DATASET RECORDS:
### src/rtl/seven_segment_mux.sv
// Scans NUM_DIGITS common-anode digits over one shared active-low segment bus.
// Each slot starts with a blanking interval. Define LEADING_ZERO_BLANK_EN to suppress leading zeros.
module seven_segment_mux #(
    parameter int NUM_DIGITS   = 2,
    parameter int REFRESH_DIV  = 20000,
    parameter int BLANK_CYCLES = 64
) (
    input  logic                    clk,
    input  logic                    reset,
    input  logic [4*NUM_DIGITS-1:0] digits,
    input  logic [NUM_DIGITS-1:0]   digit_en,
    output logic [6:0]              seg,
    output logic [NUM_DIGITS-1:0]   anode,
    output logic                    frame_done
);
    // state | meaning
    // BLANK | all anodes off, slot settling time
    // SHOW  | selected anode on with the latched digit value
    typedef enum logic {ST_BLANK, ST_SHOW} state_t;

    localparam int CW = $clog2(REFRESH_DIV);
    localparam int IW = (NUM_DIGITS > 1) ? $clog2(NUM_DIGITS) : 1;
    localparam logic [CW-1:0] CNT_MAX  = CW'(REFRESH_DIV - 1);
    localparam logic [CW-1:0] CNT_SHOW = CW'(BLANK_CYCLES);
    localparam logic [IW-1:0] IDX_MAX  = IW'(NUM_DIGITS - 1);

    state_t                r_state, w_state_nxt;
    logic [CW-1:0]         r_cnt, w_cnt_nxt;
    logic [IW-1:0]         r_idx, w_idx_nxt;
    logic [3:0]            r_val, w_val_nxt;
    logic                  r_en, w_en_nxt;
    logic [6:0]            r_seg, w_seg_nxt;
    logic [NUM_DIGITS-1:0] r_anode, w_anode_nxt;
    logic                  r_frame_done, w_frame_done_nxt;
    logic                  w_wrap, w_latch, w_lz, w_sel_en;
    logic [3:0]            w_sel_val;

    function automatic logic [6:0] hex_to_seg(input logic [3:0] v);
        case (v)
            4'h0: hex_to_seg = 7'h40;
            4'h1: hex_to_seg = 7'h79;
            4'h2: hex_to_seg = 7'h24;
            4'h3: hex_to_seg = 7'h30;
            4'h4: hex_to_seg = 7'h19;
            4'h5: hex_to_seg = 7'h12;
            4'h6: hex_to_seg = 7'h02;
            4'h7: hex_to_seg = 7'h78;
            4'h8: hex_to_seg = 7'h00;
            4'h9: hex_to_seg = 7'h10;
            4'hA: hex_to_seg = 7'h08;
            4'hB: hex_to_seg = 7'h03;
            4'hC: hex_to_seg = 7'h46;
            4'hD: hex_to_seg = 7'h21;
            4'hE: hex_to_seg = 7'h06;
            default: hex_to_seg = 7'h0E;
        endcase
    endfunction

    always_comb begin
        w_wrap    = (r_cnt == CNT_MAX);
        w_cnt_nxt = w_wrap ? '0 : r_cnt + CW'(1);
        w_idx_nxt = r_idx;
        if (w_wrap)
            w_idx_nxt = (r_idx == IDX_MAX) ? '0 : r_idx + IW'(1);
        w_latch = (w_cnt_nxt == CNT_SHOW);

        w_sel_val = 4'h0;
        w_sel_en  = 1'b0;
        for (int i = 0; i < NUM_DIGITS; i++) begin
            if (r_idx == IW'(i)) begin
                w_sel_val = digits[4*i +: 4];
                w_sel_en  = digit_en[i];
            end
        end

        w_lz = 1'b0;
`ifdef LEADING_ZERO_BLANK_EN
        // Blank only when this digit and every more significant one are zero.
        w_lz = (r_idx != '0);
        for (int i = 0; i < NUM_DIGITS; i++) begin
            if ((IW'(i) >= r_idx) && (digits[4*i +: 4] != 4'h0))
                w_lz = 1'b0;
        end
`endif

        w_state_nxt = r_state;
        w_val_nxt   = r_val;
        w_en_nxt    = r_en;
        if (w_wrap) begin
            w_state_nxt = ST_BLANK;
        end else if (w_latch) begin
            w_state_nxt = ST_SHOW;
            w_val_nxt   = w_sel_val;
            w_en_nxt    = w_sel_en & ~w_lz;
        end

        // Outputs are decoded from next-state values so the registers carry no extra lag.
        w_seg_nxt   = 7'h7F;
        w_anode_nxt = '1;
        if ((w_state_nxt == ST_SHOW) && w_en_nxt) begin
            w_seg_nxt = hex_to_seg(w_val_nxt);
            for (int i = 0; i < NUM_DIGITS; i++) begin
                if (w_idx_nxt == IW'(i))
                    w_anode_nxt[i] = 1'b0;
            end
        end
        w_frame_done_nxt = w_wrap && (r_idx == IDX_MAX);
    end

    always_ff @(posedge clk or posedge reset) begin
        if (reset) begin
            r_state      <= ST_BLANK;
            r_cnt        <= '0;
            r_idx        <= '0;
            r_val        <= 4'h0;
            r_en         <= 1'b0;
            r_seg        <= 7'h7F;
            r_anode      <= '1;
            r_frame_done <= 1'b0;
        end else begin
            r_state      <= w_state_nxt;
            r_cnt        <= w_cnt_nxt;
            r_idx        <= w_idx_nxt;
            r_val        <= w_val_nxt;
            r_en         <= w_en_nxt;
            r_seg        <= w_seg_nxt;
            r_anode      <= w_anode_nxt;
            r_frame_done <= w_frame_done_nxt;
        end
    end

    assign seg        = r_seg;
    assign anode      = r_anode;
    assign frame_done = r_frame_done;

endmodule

WORK ORDER: Extract every entry in the listing word for word.

RESULT OF THIS EXERCISE:
### src/rtl/seven_segment_mux.sv
// Scans NUM_DIGITS common-anode digits over one shared active-low segment bus.
// Each slot starts with a blanking interval. Define LEADING_ZERO_BLANK_EN to suppress leading zeros.
module seven_segment_mux #(
    parameter int NUM_DIGITS   = 2,
    parameter int REFRESH_DIV  = 20000,
    parameter int BLANK_CYCLES = 64
) (
    input  logic                    clk,
    input  logic                    reset,
    input  logic [4*NUM_DIGITS-1:0] digits,
    input  logic [NUM_DIGITS-1:0]   digit_en,
    output logic [6:0]              seg,
    output logic [NUM_DIGITS-1:0]   anode,
    output logic                    frame_done
);
    // state | meaning
    // BLANK | all anodes off, slot settling time
    // SHOW  | selected anode on with the latched digit value
    typedef enum logic {ST_BLANK, ST_SHOW} state_t;

    localparam int CW = $clog2(REFRESH_DIV);
    localparam int IW = (NUM_DIGITS > 1) ? $clog2(NUM_DIGITS) : 1;
    localparam logic [CW-1:0] CNT_MAX  = CW'(REFRESH_DIV - 1);
    localparam logic [CW-1:0] CNT_SHOW = CW'(BLANK_CYCLES);
    localparam logic [IW-1:0] IDX_MAX  = IW'(NUM_DIGITS - 1);

    state_t                r_state, w_state_nxt;
    logic [CW-1:0]         r_cnt, w_cnt_nxt;
    logic [IW-1:0]         r_idx, w_idx_nxt;
    logic [3:0]            r_val, w_val_nxt;
    logic                  r_en, w_en_nxt;
    logic [6:0]            r_seg, w_seg_nxt;
    logic [NUM_DIGITS-1:0] r_anode, w_anode_nxt;
    logic                  r_frame_done, w_frame_done_nxt;
    logic                  w_wrap, w_latch, w_lz, w_sel_en;
    logic [3:0]            w_sel_val;

    function automatic logic [6:0] hex_to_seg(input logic [3:0] v);
        case (v)
            4'h0: hex_to_seg = 7'h40;
            4'h1: hex_to_seg = 7'h79;
            4'h2: hex_to_seg = 7'h24;
            4'h3: hex_to_seg = 7'h30;
            4'h4: hex_to_seg = 7'h19;
            4'h5: hex_to_seg = 7'h12;
            4'h6: hex_to_seg = 7'h02;
            4'h7: hex_to_seg = 7'h78;
            4'h8: hex_to_seg = 7'h00;
            4'h9: hex_to_seg = 7'h10;
            4'hA: hex_to_seg = 7'h08;
            4'hB: hex_to_seg = 7'h03;
            4'hC: hex_to_seg = 7'h46;
            4'hD: hex_to_seg = 7'h21;
            4'hE: hex_to_seg = 7'h06;
            default: hex_to_seg = 7'h0E;
        endcase
    endfunction

    always_comb begin
        w_wrap    = (r_cnt == CNT_MAX);
        w_cnt_nxt = w_wrap ? '0 : r_cnt + CW'(1);
        w_idx_nxt = r_idx;
        if (w_wrap)
            w_idx_nxt = (r_idx == IDX_MAX) ? '0 : r_idx + IW'(1);
        w_latch = (w_cnt_nxt == CNT_SHOW);

        w_sel_val = 4'h0;
        w_sel_en  = 1'b0;
        for (int i = 0; i < NUM_DIGITS; i++) begin
            if (r_idx == IW'(i)) begin
                w_sel_val = digits[4*i +: 4];
                w_sel_en  = digit_en[i];
            end
        end

        w_lz = 1'b0;
`ifdef LEADING_ZERO_BLANK_EN
        // Blank only when this digit and every more significant one are zero.
        w_lz = (r_idx != '0);
        for (int i = 0; i < NUM_DIGITS; i++) begin
            if ((IW'(i) >= r_idx) && (digits[4*i +: 4] != 4'h0))
                w_lz = 1'b0;
        end
`endif

        w_state_nxt = r_state;
        w_val_nxt   = r_val;
        w_en_nxt    = r_en;
        if (w_wrap) begin
            w_state_nxt = ST_BLANK;
        end else if (w_latch) begin
            w_state_nxt = ST_SHOW;
            w_val_nxt   = w_sel_val;
            w_en_nxt    = w_sel_en & ~w_lz;
        end

        // Outputs are decoded from next-state values so the registers carry no extra lag.
        w_seg_nxt   = 7'h7F;
        w_anode_nxt = '1;
        if ((w_state_nxt == ST_SHOW) && w_en_nxt) begin
            w_seg_nxt = hex_to_seg(w_val_nxt);
            for (int i = 0; i < NUM_DIGITS; i++) begin
                if (w_idx_nxt == IW'(i))
                    w_anode_nxt[i] = 1'b0;
            end
        end
        w_frame_done_nxt = w_wrap && (r_idx == IDX_MAX);
    end

    always_ff @(posedge clk or posedge reset) begin
        if (reset) begin
            r_state      <= ST_BLANK;
            r_cnt        <= '0;
            r_idx        <= '0;
            r_val        <= 4'h0;
            r_en         <= 1'b0;
            r_seg        <= 7'h7F;
            r_anode      <= '1;
            r_frame_done <= 1'b0;
        end else begin
            r_state      <= w_state_nxt;
            r_cnt        <= w_cnt_nxt;
            r_idx        <= w_idx_nxt;
            r_val        <= w_val_nxt;
            r_en         <= w_en_nxt;
            r_seg        <= w_seg_nxt;
            r_anode      <= w_anode_nxt;
            r_frame_done <= w_frame_done_nxt;
        end
    end

    assign seg        = r_seg;
    assign anode      = r_anode;
    assign frame_done = r_frame_done;

endmodule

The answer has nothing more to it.